若い頃に、意味なくドライブするのは世の常。
それにもれることなく、僕たちもよく、夜に車を流していた。
それは季節には関係なく走っていたために、
時には予測を超える事態に襲われることもある。
年も明けて早々、友人の工場で何時間もしゃべっていたが、
みな、お腹が減ってきたので、
ファミレスに行くことにした。
夜中に
誰もいないことで有名なファミレスに向かって、
川を2つ越えていった。
もう夜中の2時ぐらいか?、ちょうど4人いたのと、
ガソリンがほとんど無くなっていたので、
工場に戻って麻雀をすることになった。
支払いを終えて、外に出ると冷たい空気で
鼻に麻酔を打たれたように感覚が無くなった。
暖気をすませて、車に乗り出し、車窓を眺める
このとき、僕は初めて陸橋に塩を撒いているのを見た。
たぶん、塩じゃないか?
そして、橋を越えようと思ったときに、
こんな夜更けだが、渋滞にあってしまった。
どうやら、橋が凍っているため、警察の指示の元にて橋を渡ることになっているようだ。
僕の所からも、ゆっくりと橋の斜面を車が連ねて昇っていく様が見えた。
そうやって、僕たちも橋にさしかかった。
友人が言う。
『ガソリンが空だから、ここで橋を渡れなかったら。
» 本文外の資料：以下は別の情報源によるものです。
===== src/hdl/dcs_status_regs.sv =====
// CPU read-side status register bank of the sector decoder with host FIFOs.
// Operation
// - Four reads of address 1 return the subheader bytes, file byte first.
// - Interrupt status shows raw conditions, independent of the mask register.
// - Interrupt bits 0..6: decoder, host DMA, overrun, command, reset, result, timeout.
// - Decoder status bit0 flags a missing sync mark replaced by an inserted sync.
// - Decoder status bit1 flags a short sector; such sectors skip ECC and EDC.
// - Decoder status bit2 means no errors remain through P parity; form 2 don't-care.
// - Decoder status bit3 is set when the EDC check finds no error.
// - Decoder status bit4 is set when at least one byte was corrected.
// - Decoder status bit5 flags mode byte error under auto detect; skip ECC and EDC.
// - Decoder status bit6 flags erasure pointer on any non-sync byte.
// - Decoder status bit7 flags error-free EDC parity bytes that are all zero.
// - Mode/form valid only in correction modes; bits 1,0 encode corrected format.
// - Mode/form bits 2..4: raw mode low bits, and OR of upper bits with pointer.
// - Write-ready rises when byte is stored or write DMA enabled; falls on write.
// - Read-ready rises when a fetched byte waits, falls when the CPU reads it.
// - DMA status bit2 shows read pointer bit; bit7 mirrors the bank select.
// - With read DMA enabled, each data read launches the next buffer read.
// - Host irq bits 0..2 set by CPU one-writes, cleared by host one-writes.
// - Host status bit3 means parameters readable, bit4 means parameter FIFO full.
// - In the 80-style host mode parameters come from a 10-byte FIFO.
// - Host status bit5 means result FIFO writable, bit6 means result FIFO empty.
// - Host status bit7 is busy: set by host command, cleared by CPU clear-busy.
// - Writing one to an interrupt clear bit clears that status; self-clearing.
// - Register address bit7 is the bank select for the 16-location map.
`timescale 1ns/1ns
module dcs_status_regs
	import dcs_pkg::*;
(
	input wire logic clk_i,
	input wire logic reset_i,
	input wire logic [3:0] cpu_addr_i,
	input wire logic cpu_rd_i,
	input wire logic cpu_wr_i,
	input wire logic [7:0] cpu_wdata_i,
	output logic [7:0] cpu_rdata_o,
	input wire logic sector_new_i,
	input wire logic [31:0] header_bytes_i,
	input wire logic [31:0] subheader_bytes_i,
	input wire logic [7:0] header_error_flags_i,
	input wire logic sector_done_i,
	input wire dcs_dec_sts_s dec_sts_i,
	input wire dcs_mode_in_s mode_in_i,
	input wire logic correction_mode_active_i,
	output logic fix_skip_o,
	input wire logic [NUM_INT-1:0] int_event_i,
	input wire logic [15:0] current_minute_addr_i,
	input wire logic cpu_dma_enable_i,
	input wire logic cpu_dma_direction_i,
	output logic buf_wr_req_o,
	output logic [7:0] buffer_write_data_o,
	input wire logic buf_wr_done_i,
	output logic buf_rd_req_o,
	input wire logic buf_rd_valid_i,
	input wire logic [7:0] buf_rd_data_i,
	input wire logic buf_rd_pointer_i,
	input wire logic host_style_select_i,
	input wire logic host_cmd_wr_i,
	input wire logic [7:0] host_cmd_data_i,
	input wire logic host_param_wr_i,
	input wire logic [7:0] host_param_data_i,
	input wire logic [NUM_HOST_IRQ-1:0] host_irq_clear_i,
	input wire logic host_result_rd_i,
	output logic [7:0] host_result_data_o,
	output logic [NUM_HOST_IRQ-1:0] host_irq_state_o,
	output logic host_busy_flag_o,
	output logic host_param_full_o,
	output logic host_result_empty_o
);
	// ------------------------------------------------------------
	// Helpers and state
	// ------------------------------------------------------------
	function automatic logic [3:0] fifo_next(input logic [3:0] p);
		fifo_next = (p == FIFO_LAST) ? 4'h0 : p + 4'h1;
	endfunction
	logic [7:0] rdata_ff;
	logic bank_select_bit_ff;
	logic [1:0] hdr_idx_ff;
	logic [1:0] sub_idx_ff;
	logic [7:0] hdr_flags_ff;
	dcs_dec_sts_s dec_sts_ff;
	dcs_mode_in_s mode_ff;
	logic [NUM_INT-1:0] int_sts_ff;
	logic buf_write_ready_ff;
	logic buf_read_ready_ff;
	logic buf_read_pointer_bit_ff;
	logic [7:0] buffer_read_data_ff;
	logic [7:0] bwdata_ff;
	logic bwreq_ff;
	logic [7:0] host_command_in_ff;
	logic host_busy_flag_ff;
	logic [NUM_HOST_IRQ-1:0] host_irq_state_ff;
	logic [7:0] host_result_ff;
	logic [7:0] prm_mem [FIFO_DEPTH];
	logic [3:0] prm_wp_ff, prm_rp_ff, prm_cnt_ff;
	logic [7:0] rsl_mem [FIFO_DEPTH];
	logic [3:0] rsl_wp_ff, rsl_rp_ff, rsl_cnt_ff;
	logic hmode_meta_ff, hmode_ff;
	// ------------------------------------------------------------
	// Address decode
	// ------------------------------------------------------------
	wire host80 = ~hmode_ff;
	wire bank_h = bank_select_bit_ff;
	wire rd_hdr = cpu_rd_i && cpu_addr_i == ADR_HEADER;
	wire rd_sub = cpu_rd_i && cpu_addr_i == ADR_SUBHEADER;
	wire rd_bufdata = cpu_rd_i && cpu_addr_i == ADR_BUF_RD_CMD && !bank_h;
	wire rd_param = cpu_rd_i && cpu_addr_i == ADR_CMADR_PRM && bank_h && host80;
	wire wr_interrupt_clear_reg = cpu_wr_i && cpu_addr_i == ADR_INT_CLEAR;
	wire wr_bufdata = cpu_wr_i && cpu_addr_i == ADR_BUF_WR_HIF && !bank_h;
	wire wr_host_iface_control = cpu_wr_i && cpu_addr_i == ADR_BUF_WR_HIF && bank_h && host80;
	wire wr_result = cpu_wr_i && cpu_addr_i == ADR_RESULT_WR && bank_h && host80;
	wire wr_bank_select_bit = cpu_wr_i && cpu_addr_i == ADR_REG_ADDR;
	wire rd_dma_mode = cpu_dma_enable_i && !cpu_dma_direction_i;
	wire wr_dma_mode = cpu_dma_enable_i && cpu_dma_direction_i;
	// ------------------------------------------------------------
	// FIFO conditions
	// ------------------------------------------------------------
	wire prm_empty = prm_cnt_ff == 4'h0;
	wire prm_full = prm_cnt_ff == FIFO_FULL_CNT;
	wire prm_push = host_param_wr_i && host80 && !prm_full;
	wire prm_pop = rd_param && !prm_empty;
	wire rsl_empty = rsl_cnt_ff == 4'h0;
	wire rsl_full = rsl_cnt_ff == FIFO_FULL_CNT;
	wire rsl_clear = wr_host_iface_control && cpu_wdata_i[HIF_CLR_RESULT_BIT];
	wire rsl_push = wr_result && !rsl_full && !rsl_clear;
	wire rsl_pop = host_result_rd_i && host80 && !rsl_empty && !rsl_clear;
	wire rsl_drained = rsl_pop && rsl_cnt_ff == 4'h1;
	// ------------------------------------------------------------
	// Read data composition
	// ------------------------------------------------------------
	wire [7:0] mode_form_val = correction_mode_active_i ?
		{3'b000, mode_ff.raw_mode_erasure | (|mode_ff.raw_mode_byte[7:2]),
		 mode_ff.raw_mode_byte[1:0], mode_ff.corrected_mode_bit,
		 mode_ff.corrected_form_bit} : RESET_BYTE;
	wire [7:0] dma_sts_val = {bank_select_bit_ff, 4'h0, buf_read_pointer_bit_ff,
		buf_read_ready_ff, buf_write_ready_ff};
	wire [7:0] hif_sts_val = {host_busy_flag_ff, rsl_empty, !rsl_full, prm_full,
		!prm_empty, host_irq_state_ff};
	wire [7:0] hdr_byte = header_bytes_i[8*hdr_idx_ff +: 8];
	wire [7:0] sub_byte = subheader_bytes_i[8*sub_idx_ff +: 8];
	logic [7:0] nxt_rdata;
	always_comb begin
		case (cpu_addr_i)
			ADR_HEADER: nxt_rdata = hdr_byte;
			ADR_SUBHEADER: nxt_rdata = sub_byte;
			ADR_HDR_FLAGS: nxt_rdata = hdr_flags_ff;
			ADR_MODE_FORM: nxt_rdata = mode_form_val;
			ADR_DEC_STS: nxt_rdata = dec_sts_ff;
			ADR_INT_STS: nxt_rdata = {1'b0, int_sts_ff};
			ADR_DMA_STS: nxt_rdata = dma_sts_val;
			ADR_BUF_RD_CMD: nxt_rdata = bank_h ?
				(host80 ? host_command_in_ff : RESET_BYTE) : buffer_read_data_ff;
			ADR_CMADR_PRM: nxt_rdata = bank_h ?
				((host80 && !prm_empty) ? prm_mem[prm_rp_ff] : RESET_BYTE) :
				current_minute_addr_i[7:0];
			ADR_CMADRH_HIF: nxt_rdata = bank_h ?
				(host80 ? hif_sts_val : RESET_BYTE) : current_minute_addr_i[15:8];
			default: nxt_rdata = RESET_BYTE;
		endcase
	end
	// ------------------------------------------------------------
	// CPU read port and bank select
	// ------------------------------------------------------------
	always_ff @(posedge clk_i or posedge reset_i) begin
		if (reset_i) begin
			rdata_ff <= RESET_BYTE;
			bank_select_bit_ff <= 1'b0;
		end else begin
			if (cpu_rd_i) rdata_ff <= nxt_rdata;
			if (wr_bank_select_bit) bank_select_bit_ff <= cpu_wdata_i[BANK_BIT];
		end
	end
	// ------------------------------------------------------------
	// Header and subheader byte walkers
	// ------------------------------------------------------------
	// A new sector restarts both walks even mid-sequence
	always_ff @(posedge clk_i or posedge reset_i) begin
		if (reset_i) begin
			hdr_idx_ff <= 2'h0;
			sub_idx_ff <= 2'h0;
		end else if (sector_new_i) begin
			hdr_idx_ff <= 2'h0;
			sub_idx_ff <= 2'h0;
		end else begin
			if (rd_hdr) hdr_idx_ff <= hdr_idx_ff + 2'h1;
			if (rd_sub) sub_idx_ff <= sub_idx_ff + 2'h1;
		end
	end
	// ------------------------------------------------------------
	// Per-sector decoder status capture
	// ------------------------------------------------------------
	always_ff @(posedge clk_i or posedge reset_i) begin
		if (reset_i) begin
			dec_sts_ff <= '0;
			mode_ff <= '0;
			hdr_flags_ff <= RESET_BYTE;
		end else if (sector_done_i) begin
			dec_sts_ff <= dec_sts_i;
			mode_ff <= mode_in_i;
			hdr_flags_ff <= header_error_flags_i;
		end
	end
	assign fix_skip_o = dec_sts_ff.short_sector | dec_sts_ff.fix_inhibited;
	// ------------------------------------------------------------
	// Interrupt status: raw sticky bits, set wins over clear
	// ------------------------------------------------------------
	logic [NUM_INT-1:0] int_set;
	always_comb begin
		int_set = int_event_i;
		int_set[INT_HOST_CMD_BIT] = int_event_i[INT_HOST_CMD_BIT] | host_cmd_wr_i;
		int_set[INT_RESULT_EMPTY_BIT] = int_event_i[INT_RESULT_EMPTY_BIT] | rsl_drained;
	end
	always_ff @(posedge clk_i or posedge reset_i) begin
		if (reset_i) int_sts_ff <= '0;
		else int_sts_ff <= int_set |
			(int_sts_ff & ~(wr_interrupt_clear_reg ? cpu_wdata_i[NUM_INT-1:0] : '0));
	end
	// ------------------------------------------------------------
	// CPU buffer port
	// ------------------------------------------------------------
	always_ff @(posedge clk_i or posedge reset_i) begin
		if (reset_i) begin
			buf_write_ready_ff <= 1'b0;
			buf_read_ready_ff <= 1'b0;
			buf_read_pointer_bit_ff <= 1'b0;
			buffer_read_data_ff <= RESET_BYTE;
			bwdata_ff <= RESET_BYTE;
			bwreq_ff <= 1'b0;
		end else begin
			bwreq_ff <= wr_bufdata;
			if (wr_bufdata) bwdata_ff <= cpu_wdata_i;
			if (buf_wr_done_i || wr_dma_mode) buf_write_ready_ff <= 1'b1;
			else if (wr_bufdata) buf_write_ready_ff <= 1'b0;
			if (buf_rd_valid_i) begin
				buf_read_ready_ff <= 1'b1;
				buffer_read_data_ff <= buf_rd_data_i;
				buf_read_pointer_bit_ff <= buf_rd_pointer_i;
			end else if (rd_bufdata) begin
				buf_read_ready_ff <= 1'b0;
			end
		end
	end
	assign buf_wr_req_o = bwreq_ff;
	assign buffer_write_data_o = bwdata_ff;
	// Combinational so the next fetch starts in the read cycle itself
	assign buf_rd_req_o = rd_bufdata && rd_dma_mode;
	// ------------------------------------------------------------
	// Host command, busy and host interrupt state
	// ------------------------------------------------------------
	always_ff @(posedge clk_i or posedge reset_i) begin
		if (reset_i) begin
			host_command_in_ff <= RESET_BYTE;
			host_busy_flag_ff <= 1'b0;
			host_irq_state_ff <= '0;
		end else begin
			if (host_cmd_wr_i) host_command_in_ff <= host_cmd_data_i;
			if (host_cmd_wr_i) host_busy_flag_ff <= 1'b1;
			else if (wr_host_iface_control && cpu_wdata_i[HIF_CLR_BUSY_BIT]) host_busy_flag_ff <= 1'b0;
			host_irq_state_ff <= (wr_host_iface_control ? cpu_wdata_i[NUM_HOST_IRQ-1:0] : '0) |
				(host_irq_state_ff & ~host_irq_clear_i);
		end
	end
	assign host_irq_state_o = host_irq_state_ff;
	assign host_busy_flag_o = host_busy_flag_ff;
	// ------------------------------------------------------------
	// Host mode pin synchroniser
	// ------------------------------------------------------------
	always_ff @(posedge clk_i or posedge reset_i) begin
		if (reset_i) begin
			hmode_meta_ff <= 1'b0;
			hmode_ff <= 1'b0;
		end else begin
			hmode_meta_ff <= host_style_select_i;
			hmode_ff <= hmode_meta_ff;
		end
	end
	// ------------------------------------------------------------
	// Parameter FIFO: host fills, CPU drains
	// ------------------------------------------------------------
	// Pushes into a full FIFO are dropped; the host must watch the full flag
	always_ff @(posedge clk_i) begin
		if (prm_push) prm_mem[prm_wp_ff] <= host_param_data_i;
		if (rsl_push) rsl_mem[rsl_wp_ff] <= cpu_wdata_i;
	end
	always_ff @(posedge clk_i or posedge reset_i) begin
		if (reset_i) begin
			prm_wp_ff <= 4'h0;
			prm_rp_ff <= 4'h0;
			prm_cnt_ff <= 4'h0;
		end else begin
			if (prm_push) prm_wp_ff <= fifo_next(prm_wp_ff);
			if (prm_pop) prm_rp_ff <= fifo_next(prm_rp_ff);
			prm_cnt_ff <= prm_cnt_ff + {3'b000, prm_push} - {3'b000, prm_pop};
		end
	end
	assign host_param_full_o = prm_full;
	// ------------------------------------------------------------
	// Result FIFO: CPU fills, host drains
	// ------------------------------------------------------------
	always_ff @(posedge clk_i or posedge reset_i) begin
		if (reset_i) begin
			rsl_wp_ff <= 4'h0;
			rsl_rp_ff <= 4'h0;
			rsl_cnt_ff <= 4'h0;
			host_result_ff <= RESET_BYTE;
		end else if (rsl_clear) begin
			rsl_wp_ff <= 4'h0;
			rsl_rp_ff <= 4'h0;
			rsl_cnt_ff <= 4'h0;
		end else begin
			if (rsl_push) rsl_wp_ff <= fifo_next(rsl_wp_ff);
			if (rsl_pop) begin
				rsl_rp_ff <= fifo_next(rsl_rp_ff);
				host_result_ff <= rsl_mem[rsl_rp_ff];
			end
			rsl_cnt_ff <= rsl_cnt_ff + {3'b000, rsl_push} - {3'b000, rsl_pop};
		end
	end
	assign host_result_data_o = host_result_ff;
	assign host_result_empty_o = rsl_empty;
	assign cpu_rdata_o = rdata_ff;
endmodule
凍死だよな』
僕たちは厚かましくも、コーヒーの無料券と食事代しか持っていなかったのだ。
全員の所持金が200円あっただろうか?はなはだ怪しいところだ。
そうやって、心細くみんなで笑っていたら、
タイヤが空回りを繰り返し始めたので、
みんなでもう一度、心細く笑った。と、同時に運転手以外、すかさず道路に飛び出ると、
必死に車を押した。
だめだ、後ろに下がっていく。これは戻るしかないかもって、
「ベンツじゃないっすかっ」しかも、
560SELっで素人じゃないよね。こんな時間だし。
むなしくも、ラジカセからカルチャークラブの
「カーマは気まぐれ」が、
大音量で流れているだけだった。